The house retains all its original features and the large octagonal “Great Hall” has architecture on the very grandest scale.

The construction of this magnificent residence, as it stands today, spanned 300 years, originally built in the mid 1700’s as a Hunting Lodge with additions in the 19th & 20th century. 

The four wings adjoining the original octagonal hunting lodge align with the four cardinal compass points.

A freestanding Motte Castle was located at the site of Castlecore which is still evident in the significant elevation in the landscape lying to the rear of Castlecor house.

The inspiration for Castlecor’s distinctive octagonal block around its central chimney stack with four individual fireplaces and over- mantle mirrors is not known. 

It was built by the Very Revd. Cutts Harman (1706 – 1784), son of the important Harman family of nearby Newcastle House. He was Dean of Waterford cathedral from 1759 and was married to Bridget Gore (1723-1762) from Tashinny in c. 1740.

 The National Inventory of Architectural Heritage (www.buildingsofIreland.ie) in their appraisal stated that “The Octagonal room must rank as one of the most unusual and interesting rooms built anywhere in Ireland during the eighteen century”. “The building is a most important historic structure and is of great significance for the study of architectural history in Ireland and, in particular for continental sources for design”.

The Rev. Cutts Harman who had Castlecor built died without issue, it was inherited by his niece’s son, Laurence Harman- Harman, later Lord Oxmantown, and finally Earl of Rosse. Peyton Johnston, the Earl’s nephew, rented the house during this time.

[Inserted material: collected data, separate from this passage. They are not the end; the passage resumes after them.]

`src/rtl/regfile_nbit_pkg.sv`:
```
// -----------------------------------------------------------------------------
// regfile_pkg
//  Shared constants and helpers for the parametrised register file.
//  BYTE_W    : width of one write-enable lane
//  DEF_WIDTH : default entry width
//  DEF_DEPTH : default entry count
//  addr_w()  : address width for a given depth (at least 1 bit)
// -----------------------------------------------------------------------------
package regfile_pkg;

   localparam int BYTE_W    = 8;
   localparam int DEF_WIDTH = 32;
   localparam int DEF_DEPTH = 32;

   function automatic int addr_w(input int depth);
      return (depth > 1) ? $clog2(depth) : 1;
   endfunction

endpackage

```
`src/rtl/regfile_nbit_reg.sv`:
```
// -----------------------------------------------------------------------------
// reg_nbit
//  One register-file entry: WIDTH bits split into BYTES byte lanes, each lane
//  loaded independently, whole entry cleared by a synchronous active-low reset.
// Ports
//  clock      in  1      rising-edge clock
//  i_reset_n  in  1      synchronous active-low clear
//  i_byte_we  in  BYTES  per-lane load enable
//  i_data     in  WIDTH  load data
//  o_q        out WIDTH  stored value
// -----------------------------------------------------------------------------
module reg_nbit
   import regfile_pkg::*;
#(
   parameter int WIDTH = DEF_WIDTH,
   parameter int BYTES = WIDTH / BYTE_W
)(
   input  logic             clock,
   input  logic             i_reset_n,
   input  logic [BYTES-1:0] i_byte_we,
   input  logic [WIDTH-1:0] i_data,
   output logic [WIDTH-1:0] o_q
);

   logic [WIDTH-1:0] r_q;

   always_ff @(posedge clock) begin
      if (!i_reset_n) begin
         r_q <= '0;
      end else begin
         for (int k = 0; k < BYTES; k++) begin
            if (i_byte_we[k]) r_q[k*BYTE_W +: BYTE_W] <= i_data[k*BYTE_W +: BYTE_W];
         end
      end
   end

   assign o_q = r_q;

endmodule

```
`src/rtl/regfile_nbit.sv`:
```
// -----------------------------------------------------------------------------
// regfile_nbit
//  Parametrised CPU register file: DEPTH x WIDTH, two read ports, one write
//  port with byte enables, optional hard-wired zero entry 0, and a per-entry
//  pending scoreboard (decode reserves a destination, writeback releases it).
//  Optional feature macro: REGFILE_BYPASS_EN -- with READ_REG=0, a read of the
//  entry written this cycle returns the merged (post-write) value and its
//  pending bit reads 0 unless the entry is also reserved this cycle.
// Ports
//  clock, ctrl_reset_n                        clock / sync active-low reset
//  ctrl_writeEnable, ctrl_writeReg,
//  ctrl_byteEnable, data_writeReg             write port
//  ctrl_readRegA/B -> data_readRegA/B         read ports
//  ctrl_reserve, ctrl_reserveReg              scoreboard reserve
//  pending_A/B, pending_any                   scoreboard status
// -----------------------------------------------------------------------------
module regfile_nbit
   import regfile_pkg::*;
#(
   parameter  int WIDTH    = DEF_WIDTH,
   parameter  int DEPTH    = DEF_DEPTH,
   parameter  int ZERO_REG = 1,
   parameter  int READ_REG = 0,
   localparam int ADDR_W   = addr_w(DEPTH),
   localparam int BYTES    = WIDTH / BYTE_W
)(
   input  logic              clock,
   input  logic              ctrl_reset_n,
   input  logic              ctrl_writeEnable,
   input  logic [ADDR_W-1:0] ctrl_writeReg,
   input  logic [BYTES-1:0]  ctrl_byteEnable,
   input  logic [WIDTH-1:0]  data_writeReg,
   input  logic [ADDR_W-1:0] ctrl_readRegA,
   input  logic [ADDR_W-1:0] ctrl_readRegB,
   output logic [WIDTH-1:0]  data_readRegA,
   output logic [WIDTH-1:0]  data_readRegB,
   input  logic              ctrl_reserve,
   input  logic [ADDR_W-1:0] ctrl_reserveReg,
   output logic              pending_A,
   output logic              pending_B,
   output logic              pending_any
);

`ifdef REGFILE_BYPASS_EN
   localparam bit BYPASS = 1'b1;
`else
   localparam bit BYPASS = 1'b0;
`endif
   // Registered reads always need the post-write value; combinational reads
   // only when bypass is built in.
   localparam bit FWD_EN = BYPASS || (READ_REG != 0);

   logic [WIDTH-1:0] w_entry [DEPTH];
   logic [DEPTH-1:0] r_pend;
   logic [WIDTH-1:0] w_merged;
   logic [WIDTH-1:0] w_fwdA, w_fwdB;
   logic             w_hitA, w_hitB;
   logic             w_clrA, w_clrB;

   // Storage and write decode
   for (genvar g = 0; g < DEPTH; g++) begin : g_entry
      if (ZERO_REG != 0 && g == 0) begin : g_zero
         assign w_entry[g] = '0;
      end else begin : g_reg
         logic             w_sel;
         logic [BYTES-1:0] w_lane_we;
         assign w_sel     = ctrl_writeEnable && (ctrl_writeReg == ADDR_W'(g));
         assign w_lane_we = w_sel ? ctrl_byteEnable : '0;
         reg_nbit #(.WIDTH(WIDTH), .BYTES(BYTES)) u_reg (
            .clock     (clock),
            .i_reset_n (ctrl_reset_n),
            .i_byte_we (w_lane_we),
            .i_data    (data_writeReg),
            .o_q       (w_entry[g])
         );
      end
   end

   // Pending scoreboard: reserve takes priority over the releasing write.
   always_ff @(posedge clock) begin
      if (!ctrl_reset_n) begin
         r_pend <= '0;
      end else begin
         for (int n = 0; n < DEPTH; n++) begin
            if (ZERO_REG != 0 && n == 0)
               r_pend[n] <= 1'b0;
            else if (ctrl_reserve && ctrl_reserveReg == ADDR_W'(n))
               r_pend[n] <= 1'b1;
            else if (ctrl_writeEnable && ctrl_writeReg == ADDR_W'(n))
               r_pend[n] <= 1'b0;
         end
      end
   end

   // Post-write value of the entry being written (zero entry stays zero).
   always_comb begin
      w_merged = w_entry[ctrl_writeReg];
      for (int k = 0; k < BYTES; k++) begin
         if (ctrl_byteEnable[k]) w_merged[k*BYTE_W +: BYTE_W] = data_writeReg[k*BYTE_W +: BYTE_W];
      end
      if (ZERO_REG != 0 && ctrl_writeReg == '0) w_merged = '0;
   end

   assign w_hitA = FWD_EN && ctrl_writeEnable && (ctrl_writeReg == ctrl_readRegA);
   assign w_hitB = FWD_EN && ctrl_writeEnable && (ctrl_writeReg == ctrl_readRegB);
   assign w_fwdA = w_hitA ? w_merged : w_entry[ctrl_readRegA];
   assign w_fwdB = w_hitB ? w_merged : w_entry[ctrl_readRegB];

   // A bypassed write releases the entry early unless it is re-reserved now.
   assign w_clrA = BYPASS && (READ_REG == 0) && w_hitA &&
                   !(ctrl_reserve && ctrl_reserveReg == ctrl_readRegA);
   assign w_clrB = BYPASS && (READ_REG == 0) && w_hitB &&
                   !(ctrl_reserve && ctrl_reserveReg == ctrl_readRegB);

   assign pending_A   = r_pend[ctrl_readRegA] && !w_clrA;
   assign pending_B   = r_pend[ctrl_readRegB] && !w_clrB;
   assign pending_any = |r_pend;

   // Read data path
   if (READ_REG != 0) begin : g_rreg
      logic [WIDTH-1:0] r_rdA, r_rdB;
      always_ff @(posedge clock) begin
         if (!ctrl_reset_n) begin
            r_rdA <= '0;
            r_rdB <= '0;
         end else begin
            r_rdA <= w_fwdA;
            r_rdB <= w_fwdB;
         end
      end
      assign data_readRegA = r_rdA;
      assign data_readRegB = r_rdB;
   end else begin : g_comb
      assign data_readRegA = w_fwdA;
      assign data_readRegB = w_fwdB;
   end

endmodule

```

Captain Thomas Hussey, Royal Marines; purchased Castlecor in c.I820. There is very little documentary evidence relative to Captain Hussey’s occupancy. He resided there from 1832/3 to 1856 and was High Sheriff of Longford.

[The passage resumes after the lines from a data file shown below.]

==> src/rtl/sdram_pkg.sv <==
// Shared SDRAM definitions: command encodings, init-sequencer state codes,
// default mode register value and the registered command-bus payload.
package sdram_pkg;

  localparam int unsigned BA_W   = 2;
  localparam int unsigned ADDR_W = 13;
  localparam int unsigned ST_W   = 3;

  // {cs_n, ras_n, cas_n, we_n}
  localparam logic [3:0] CMD_INHIBIT   = 4'b1111;
  localparam logic [3:0] CMD_NOP       = 4'b0111;
  localparam logic [3:0] CMD_PRECHARGE = 4'b0010;
  localparam logic [3:0] CMD_REFRESH   = 4'b0001;
  localparam logic [3:0] CMD_LMR       = 4'b0000;

  // CL3, burst length 4, sequential
  localparam logic [ADDR_W-1:0] MODE_REG_DEFAULT = 13'h032;
  localparam logic [ADDR_W-1:0] ADDR_A10         = 13'h400;

  // Init sequencer state encoding
  localparam logic [ST_W-1:0] ST_WAIT_PU  = 3'd0;
  localparam logic [ST_W-1:0] ST_PRECH    = 3'd1;
  localparam logic [ST_W-1:0] ST_WAIT_RP  = 3'd2;
  localparam logic [ST_W-1:0] ST_REF      = 3'd3;
  localparam logic [ST_W-1:0] ST_WAIT_RFC = 3'd4;
  localparam logic [ST_W-1:0] ST_LMR      = 3'd5;
  localparam logic [ST_W-1:0] ST_WAIT_MRD = 3'd6;
  localparam logic [ST_W-1:0] ST_DONE     = 3'd7;

  typedef struct packed {
    logic              cke;
    logic [3:0]        cmd;
    logic [BA_W-1:0]   ba;
    logic [ADDR_W-1:0] addr;
    logic              init_done;
  } sdram_init_bus_t;

  localparam sdram_init_bus_t BUS_RESET = {1'b0, CMD_INHIBIT, 2'b00, 13'h0000, 1'b0};

  function automatic int unsigned max3(input int unsigned a, input int unsigned b,
                                       input int unsigned c);
    int unsigned m;
    m = (a > b) ? a : b;
    return (m > c) ? m : c;
  endfunction

endpackage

The first addition to the house was around 1855.
In 1856, Castlecor was sold by the Commissioners of the Encumbered Estates in Ireland to David Dunlop Urquhart of Fair Hill, Lanarkshire, Scotland. The sale included the Mansion, Farmyard, Farm Buildings, and 268 acres of land.

In 1858, Thomas Bond of Edgeworthstown became the owner and it was subsequently passed to John Bond and then Smyth Bond who married Marion Selina Emily Campbell and was eventually inherited by their only child, Emily Constance Smyth Bond who married Captain Charles James Clerk in St Patrick’s Cathedral, Dublin July 2nd 1901. He was Scottish and they had the second large addition built, in 1913.

During the ‘War of Independence’ they had an auction of all the contents of the house at Castlecor in September 1921 and sold the house to a local family, Hugh Mulvihill in Nov 1921/23.

“In 1946/7 it was bought by a religious order, the Ladies of Mary from California, (now known as Daughters of Mary and Joseph) and became the Rosary Convent for Novitiates, the girls called themselves, the Castlecorites. The schools in California needed more nuns so they looked to Ireland for recruitment. It closed in August 1973.

A trio of local farmers, purchased the house and lands from the nuns. The house lay vacant until 1977 when it was purchased by the Porter family, who set up a Nursing home. The nursing operated until 2004 through 2 generations. Thereafter, the house lay vacant again.

In 2009, the current owners set about purchasing the house. With the aspiration to restore Castlecor House, its grounds, native woodland and walled garden with pond & orchard to its former glory.”